§ Exercise brief: Start the output with the opening line of the listing below and continue, reproducing each line exactly, up to and including the line that contains "export CORE_UTILIZATION = 35".
***** Material for this exercise
File: config.mk
export PLATFORM = sky130hd
export DESIGN_NAME = bus_select_decoder
export DESIGN_NICKNAME = d
export VERILOG_FILES = /design/src/rtl/bus_select_decoder.sv
export SDC_FILE = /design/constraint.sdc
export NUM_CORES = 1
export LEC_CHECK = 0
export BUFFER_PORTS_ARGS = -buffer_cell sky130_fd_sc_hd__buf_2
export CAP_MARGIN = 20
export CORE_MARGIN = 4
export CORE_UTILIZATION = 35
export DETAILED_ROUTE_END_ITERATION = 10
export GPL_TIMING_DRIVEN = 1
export MAX_ROUTING_LAYER = met4
export SLEW_MARGIN = 20
export SYNTH_ARGS = -nofsm -noshare
export SYNTH_HDL_FRONTEND = slang
export SYNTH_SLANG_ARGS = --single-unit
File: constraint.sdc
create_clock -name clk -period 1.96 [get_ports clk]
set_input_delay 0.392 -clock clk [delete_from_list [all_inputs] [get_ports clk]]
set_output_delay 0.392 -clock clk [all_outputs]
set_load 0.02 [all_outputs]
File: src/rtl/bus_select_decoder.sv
// bus_select_decoder: accepts a 5-bit bus source code over a valid/ready
// handshake and drives a registered one-hot enable for the 32 bus sources,
// inserting GAP_CYCLES all-zero cycles between two different sources.
//   clk            system clock, rising edge
//   reset          synchronous, active-high
//   sel_valid      a select code is offered
//   select_signals offered source code
//   sel_release    stop driving, return to idle (wins over sel_valid)
//   sel_ready      code accepted this cycle (combinational)
//   drive_en       registered one-hot source enable
//   cur_sel        code currently driving, or pending after a gap
//   busy           high while in the break-before-make gap
//   sel_err        one-cycle pulse after a reserved/masked code is accepted
module bus_select_decoder #(
  parameter int unsigned GAP_CYCLES = 1,
  parameter logic [31:0] VALID_MASK = 32'h00FF_FFFF
) (
  input  logic        clk,
  input  logic        reset,
  input  logic        sel_valid,
  input  logic [4:0]  select_signals,
  input  logic        sel_release,
  output logic        sel_ready,
  output logic [31:0] drive_en,
  output logic [4:0]  cur_sel,
  output logic        busy,
  output logic        sel_err
);

  typedef enum logic [1:0] {
    IDLE  = 2'd0,
    DRIVE = 2'd1,
    GAP   = 2'd2
  } state_t;

  // Counter reload; unused when GAP_CYCLES is 0 (direct switch).
  localparam logic [3:0] GAP_LOAD = (GAP_CYCLES == 0) ? 4'd0 : 4'(GAP_CYCLES - 1);

  state_t      state;
  logic [3:0]  gap_cnt;
  logic        accept;
  logic        legal;
  logic [31:0] new_one_hot;
  logic [31:0] cur_one_hot;

  assign sel_ready   = !reset && !sel_release && (state != GAP);
  assign accept      = sel_valid && sel_ready;
  assign legal       = VALID_MASK[select_signals];
  assign new_one_hot = 32'd1 << select_signals;
  assign cur_one_hot = 32'd1 << cur_sel;

  always_ff @(posedge clk) begin
    if (reset) begin
      state    <= IDLE;
      drive_en <= '0;
      cur_sel  <= '0;
      busy     <= 1'b0;
      sel_err  <= 1'b0;
      gap_cnt  <= '0;
    end else begin
      sel_err <= 1'b0;
      if (sel_release) begin
        if (state != IDLE) begin
          state    <= IDLE;
          drive_en <= '0;
          busy     <= 1'b0;
          gap_cnt  <= '0;
        end
      end else begin
        unique case (state)
          IDLE: begin
            if (accept) begin
              if (legal) begin
                state    <= DRIVE;
                drive_en <= new_one_hot;
                cur_sel  <= select_signals;
              end else begin
                sel_err <= 1'b1;
              end
            end
          end
          DRIVE: begin
            if (accept) begin
              if (!legal) begin
                sel_err <= 1'b1;
              end else if (select_signals != cur_sel) begin
                cur_sel <= select_signals;
                if (GAP_CYCLES == 0) begin
                  drive_en <= new_one_hot;
                end else begin
                  state    <= GAP;
                  drive_en <= '0;
                  busy     <= 1'b1;
                  gap_cnt  <= GAP_LOAD;
                end
              end
            end
          end
          GAP: begin
            if (gap_cnt == 4'd0) begin
              state    <= DRIVE;
              drive_en <= cur_one_hot;
              busy     <= 1'b0;
            end else begin
              gap_cnt <= gap_cnt - 4'd1;
            end
          end
          default: begin
            state    <= IDLE;
            drive_en <= '0;
            busy     <= 1'b0;
            gap_cnt  <= '0;
          end
        endcase
      end
    end
  end

endmodule

==> summary.txt, run 1 <==
Drt
  • Post-DRT Antenna Nets: 0
  • Mean routed wirelength per cell: 12.97 um
  • DRC viols: 0
  • Drt pass-1 iters: 4
  • DRT Wirelength: 5227 um
  • DR iter-0 viols: 71
  • Via density: 4.782
  • Via count: 1927

Min path
  • Hold path start: sel_valid
  • HP Class: primary input to flop
  • Worst Hold Depth: 3

Logic synthesis
  • Simple-gate share of the synthesized area: 27.61%
  • Async S/R FF share, synth: 0%
  • Post-synthesis mux area share: 18.56%
  • Sequential share of the synthesized area: 40.00%
  • Yosys cell types: 36
  • Mapped Area: 2252 um2
  • Post-Synth Adder-Cell Area: 1.111%
  • Top FF cell, synth: dfxtp_1
  • Yosys warnings: 0
  • Syn Nets: 269
  • EDFF count, synth: 0
  • Avg Synthesized Cell Area: 8.729 um2
  • Largest family of logic cells by synthesized area: simple AND/OR/NAND/NOR gates
  • Synth top area share: 40.00%
  • Xor and xnor area share after synthesis: 1.944%
  • Cells after Synth: 258
  • Area leader, netlist: dfxtp_1
  • FF+latch count, synth: 45
  • Top cells by area, synth: dfxtp_1, mux2i_1, nand2b_1
  • Compound-Gate Fraction of Synth Area: 6.611%

Clocking
  • CTS sink cnt: 45
  • Cts repair resizes: 0
  • Cts hold-fix bufs: 0
  • Clk buf depth: 2
  • Worst skew pair latency: 0.30 ns
  • Clock slew at reported path FFs: 0.08 ns
  • Clock H-tree levels: 2
  • CTS tree: yes
  • Num CTS Buffers: 5
  • Root buf cell: clkbuf_8
  • Post-CTS Setup Bufs: 0

Global routing
  • Vias in the first global route: 1882
  • Initial antenna violation count: 0
  • Grt ovf: 0
  • Global-route wire length before repair: 8604 um
  • Largest net degree at the start of global routing: 46
  • Gr usage total: 14.39%

Cells and area
  • Layout cell share with drive strength beyond 1: 27.74%
  • Most common cell after layout, fill and taps aside: buf_2
  • Final non-filler cell total: 403
  • Nets: 338
  • Most frequent cells in the layout: buf_2, dfxtp_1, mux2i_1, nand2_1, nand2b_1
  • Area grow syn2layout: 25.72%
  • Ant. Diodes: 0
  • Post-route design area: 2831 um2
  • Fillers: 646

Floorplan
  • Die Span X: 88.22 um
  • Die Span Y: 88.22 um
  • Row cnt: 28
  • Core area: 6096 um2
  • Initial Util: 36.95%
  • Io pins: 49
  • Die area: 7782 um2

STA
  • Final setup viols: 0
  • Worst Skew: 0.008085 ns
  • Headroom to the max-slew limit: 74.71%
  • Hold Slack: 0.3594 ns
  • Least-Margin Pin Slew: 0.3794 ns
  • Unrepaired setup endpoints after global routing: false
  • Hold Fails Final Rpt: 0
  • Post-route minimum period: 1.796 ns
  • Setup WS post-layout: 0.1637 ns
  • Period Utilization, post-route: 91.65%
  • Max-slew violation count: 0
  • FMAX: 556.7 MHz

Pwr
  • PwrDens: 614.9 nW/um2
  • Peak VDD IR: 0.2600 mV
  • Total power: 1.741 mW
  • LEAKAGE: 1.314 nW

Critical path
  • CP Data Required Time: 2.15 ns
  • CP startpoint kind: flop
  • Critical R2R Launch: gap_cnt[0]
  • CP arrival: 1.98 ns
  • Critical Path Sink Type: flop
  • Critical path type: flop to flop
  • FF-to-FF path depth: 6
  • Crit path from: gap_cnt[0]
  • Critical path fanouts, max: 8

Placement
  • Port bufs: 48
  • Setup WS pre-CTS: -0.02381 ns
  • Placed Instances: 395
  • Placed cell area: 2738 um2
  • Routability-driven placement congestion ratio: 0.7714
  • Post-DP HPWL: 3903 um

Job
  • Max Cap Viol: 0

Status
  • Status: completed
==> report_power, final <==
part           leakage (nW)  internal [mW]  switching, mW
clock network        0.0481          0.253          0.326
logic                 0.902          0.107          0.125
registers             0.363          0.922        0.00781
==> layout make-up <==
type	count	area [um2]	area share, %
inverters	4	15.01	0.5303
well taps	75	93.84	3.314
multi-input cells	194	1259	44.45
repair buffers	77	470.5	16.62
flip-flops and latches	45	902.1	31.86
clock inverters	3	22.52	0.7954
clock buffers	5	68.82	2.430
==> layer usage <==
| metal | global-route usage, % | vias to the layer above | part of all wire, % |
|---|---|---|---|
| li1 | - | 1002 | - |
| met1 | 18.44 | 890 | 49 |
| met2 | 22.71 | 30 | 46 |
| met3 | 2.886 | 5 | 3.6 |
| met4 | 4.808 | 0 | 1.3 |
| met5 | - | - | 0 |
==> synth_stat cells (2+ instances only) <==
cell type and n:
ha_1 2, o21a_1 2, a31oi_1 4, nor2b_1 8, a21oi_1 6, buf_2 3, mux2i_1 35, or2_2 2
dfxtp_1 45, nand3_1 5, o31ai_1 3, clkbuf_1 7, o21ai_0 4, nor3_1 7, nor3b_1 2, nand2_1 34
xnor2_1 5, mux2_1 5, nand2b_1 31, nor2_1 26, nor4bb_1 2, buf_4 3, inv_1 4
==> final timing paths <==
kind | endpoint | slack [ns]
worst max-delay path | drive_en[0] | 0.16
worst max register to register | drive_en[0] | 0.16
worst min-delay path | sel_err | 0.36
worst min register to register | drive_en[10] | 0.47
==> state kept, by name (all words and copies together) (netlist names) <==
name	count
sel_err	1
gap_cnt	4
busy	1
drive_en	32
cur_sel	5
state	2
==> cell families (layout without fill, tap and decap cells) <==
kind of cell               count (synthesis)  after routing
AOI/OAI and AO/OA                         23             23
and+or+nand+nor                          123            123
DFF                                       45             45
muxes                                     41             41
buffers and inverters                     19             89
adders and majority gates                  2              2
xor gates and xnor gates                   5              5
==> critical path: stages, from the launching register on <==
cell and delay, ns:
dfxtp_1 0.33, inv_1 0.10, ha_1 0.17, nor3b_1 0.27
nor3_1 0.11, a211o_2 0.38, mux2_1 0.34
==> per-stage QoR <==
| stage | TNS [ns] | util [%] |
|---|---|---|
| floorplan | 0 | - |
| global placement | 0 | 44.91 |
| detailed placement | -0.02381 | 44.91 |
| CTS | 0 | 46.41 |
| global route | 0 | 46.45 |
| finish | 0 | 46.45 |
(Power assumes the default switching activity.)
==> run 2: changes to the inputs <==
--- a/config.mk
+++ b/config.mk
@@ -9,2 +9,3 @@
 export CAP_MARGIN = 20
+export CORE_ASPECT_RATIO = 0.75
 export CORE_MARGIN = 4
==> constraint.sdc (replaced) <==
create_clock -name clk -period 1.96 [get_ports clk]
set_input_delay 0.098 -clock clk [delete_from_list [all_inputs] [get_ports clk]]
set_output_delay 0.098 -clock clk [all_outputs]
set_load 0.02 [all_outputs]
==> run 2 against run 1 <==
Compared with the run above: cell area down 2.3%; combinational power down 5%; clock power up 17%; critical path depth up 1; flip-flop and latch count unchanged; largest power group unchanged.
==> summary.txt, run 2 (synthesis results as in run 1) <==
Status
  • Status: completed

Critical path
  • Critical path type: flop to flop
  • Critical Path Sink Type: flop
  • Worst r2r dst: drive_en[25]
  • Reg2Reg Setup Slack: 0.14 ns
  • CP Data Required Time: 2.19 ns
  • CP arrival: 2.04 ns
  • CP startpoint kind: flop
  • Critical path fanouts, max: 8
  • Critical R2R Launch: state[0]
  • FF-to-FF path depth: 7

Pwr
  • PwrDens: 661.4 nW/um2
  • Reg power frac: 50.8%
  • Combinational cell fraction of total power: 12.0%
  • LEAKAGE: 1.256 nW
  • Internal power: 1.389 mW
  • Total power: 1.829 mW
  • Peak VDD IR: 0.2635 mV
  • Clock group share of total power: 37.2%
  • Sw Share: 24.08%
  • Switching pwr: 440.5 uW

Cells and area
  • Fillers: 622
  • Largest Register: drive_en
  • Layout cell share with drive strength beyond 1: 24.76%
  • Final non-filler cell total: 396
  • Utilization after layout: 43.98%
  • Nets: 326
  • Largest regs: drive_en x32, cur_sel x5, gap_cnt x4
  • Area grow syn2layout: 22.78%
  • Storage element area: 900.9 um2
  • Ant. Diodes: 0
  • Max reg flops: 32
  • Most common cell after layout, fill and taps aside: buf_2
  • Most frequent cells in the layout: buf_2, dfxtp_1, mux2i_1, nand2_1, nand2b_1
  • Multi-input gate area: 1264 um2

Floorplan
  • Die area: 7795 um2
  • Io pins: 49
  • Die Span X: 100.6 um
  • Die Span Y: 77.47 um
  • Row cnt: 25
  • Initial Util: 35.82%
  • Core area: 6287 um2

Drt
  • Post-DRT Antenna Nets: 0
  • Drt pass-1 iters: 4
  • Via density: 4.737
  • Mean routed wirelength per cell: 13.32 um
  • DRC viols: 0
  • Via count: 1876
  • DR iter-0 viols: 49
  • DRT Wirelength: 5276 um

Clocking
  • CTS sink cnt: 45
  • CTS tree: yes
  • Clk buf depth: 2
  • Root buf cell: clkbuf_8
  • Worst skew pair latency: 0.29 ns
  • Clock slew at reported path FFs: 0.08 ns
  • Num CTS Buffers: 5
  • Post-CTS Setup Bufs: 0
  • Clock H-tree levels: 2
  • Cts hold-fix bufs: 0

Min path
  • Worst Hold Depth: 3
  • Worst Hold Path EP: sel_err
  • Hold path start: sel_valid
  • HP Class: primary input to flop

STA
  • Worst Skew: 0.007319 ns
  • Period Utilization, post-route: 92.74%
  • Headroom to the max-slew limit: 70.00%
  • Fin Setup TNS: 0 ns
  • Post-route minimum period: 1.818 ns
  • FMAX: 550.2 MHz
  • Least-Margin Pin Slew: 0.4484 ns
  • Final setup viols: 0
  • Hold Slack: 0.06414 ns
  • Max-slew violation count: 0
  • Hold Fails Final Rpt: 0

Global routing
  • Largest net degree at the start of global routing: 47
  • Vias in the first global route: 1790
  • Global-route wire length before repair: 8804 um
  • Gr usage total: 14.53%
  • Initial antenna violation count: 0
  • Grt ovf: 0

Placement
  • Post-DP HPWL: 3863 um
  • Routability-driven placement congestion ratio: 0.7864
  • Placed Instances: 389
  • Port bufs: 48

Job
  • Max Cap Viol: 0
-- run 2: worst max-delay path by stage --
| stage | startpoint | endpoint | cells past startpoint | slack, ns |
|---|---|---|---|---|
| 5_1_grt | state[0] | drive_en[5] | 8 | -0.001 |
| 2_1_floorplan | cur_sel[3] | drive_en[2] | 7 | 0.0008 |
| 4_1_cts | gap_cnt[0] | drive_en[9] | 7 | 0.08 |
| 3_3_place_gp | gap_cnt[0] | drive_en[19] | 7 | 0.09 |
| 6_report | state[0] | drive_en[25] | 7 | 0.14 |
| 3_5_place_dp | gap_cnt[0] | drive_en[9] | 7 | -0.03 |
-- run 2: metrics by stage --
step	cell area [um2]	setup slack, ns
after floorplan	2252	0.0007634
after global placement	2655	0.09123
after detailed placement	2655	-0.02690
after CTS	2760	0.07650
after global routing	2765	-0.001201
final	2765	0.1423
-- run 2: area by class of cell --
cell class	count	area share, %
clock buffers	5	2.489
clock inverters	2	1.267
inverters	4	0.5430
multi-input cells	194	45.70
flip-flops and latches	45	32.58
well taps	81	3.665
repair buffers	65	13.76
-- run 2: routing by layer --
layer	up-vias	global-route usage [%]	part of all wire (%)
met2	37	19.97	42
met5	-	-	0
met1	854	20.64	52
met4	0	5.249	1.6
li1	979	-	-
met3	6	3.324	4.5
-- run 2: repair_timing --
item / CTS / global route
cloned: 0 / 0
endpoints found under the hold margin: 0 / 0
setup endpoints to repair: 2 / 33
gates resized for setup: 1 / 2
-- run 2: power groups by stage --
stage	clock network, mW	logic, mW	registers [mW]
detailed placement	0	0.221	0.952
global placement	0	0.218	0.951
floorplan	0	0.146	0.959
finish	0.680	0.220	0.930
global route	0.736	0.238	0.932
CTS	0.696	0.222	0.930
-- run 2: critical path, cell delays in order, from the launching register on --
cell      delay (ns)
dfxtp_1         0.47
nand2b_1        0.22
buf_4           0.17
mux2i_1         0.08
buf_4           0.16
nor2_1          0.37
nand2_1         0.12
mux2i_1         0.15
**********
§ Exercise output:
File: config.mk
export PLATFORM = sky130hd
export DESIGN_NAME = bus_select_decoder
export DESIGN_NICKNAME = d
export VERILOG_FILES = /design/src/rtl/bus_select_decoder.sv
export SDC_FILE = /design/constraint.sdc
export NUM_CORES = 1
export LEC_CHECK = 0
export BUFFER_PORTS_ARGS = -buffer_cell sky130_fd_sc_hd__buf_2
export CAP_MARGIN = 20
export CORE_MARGIN = 4
export CORE_UTILIZATION = 35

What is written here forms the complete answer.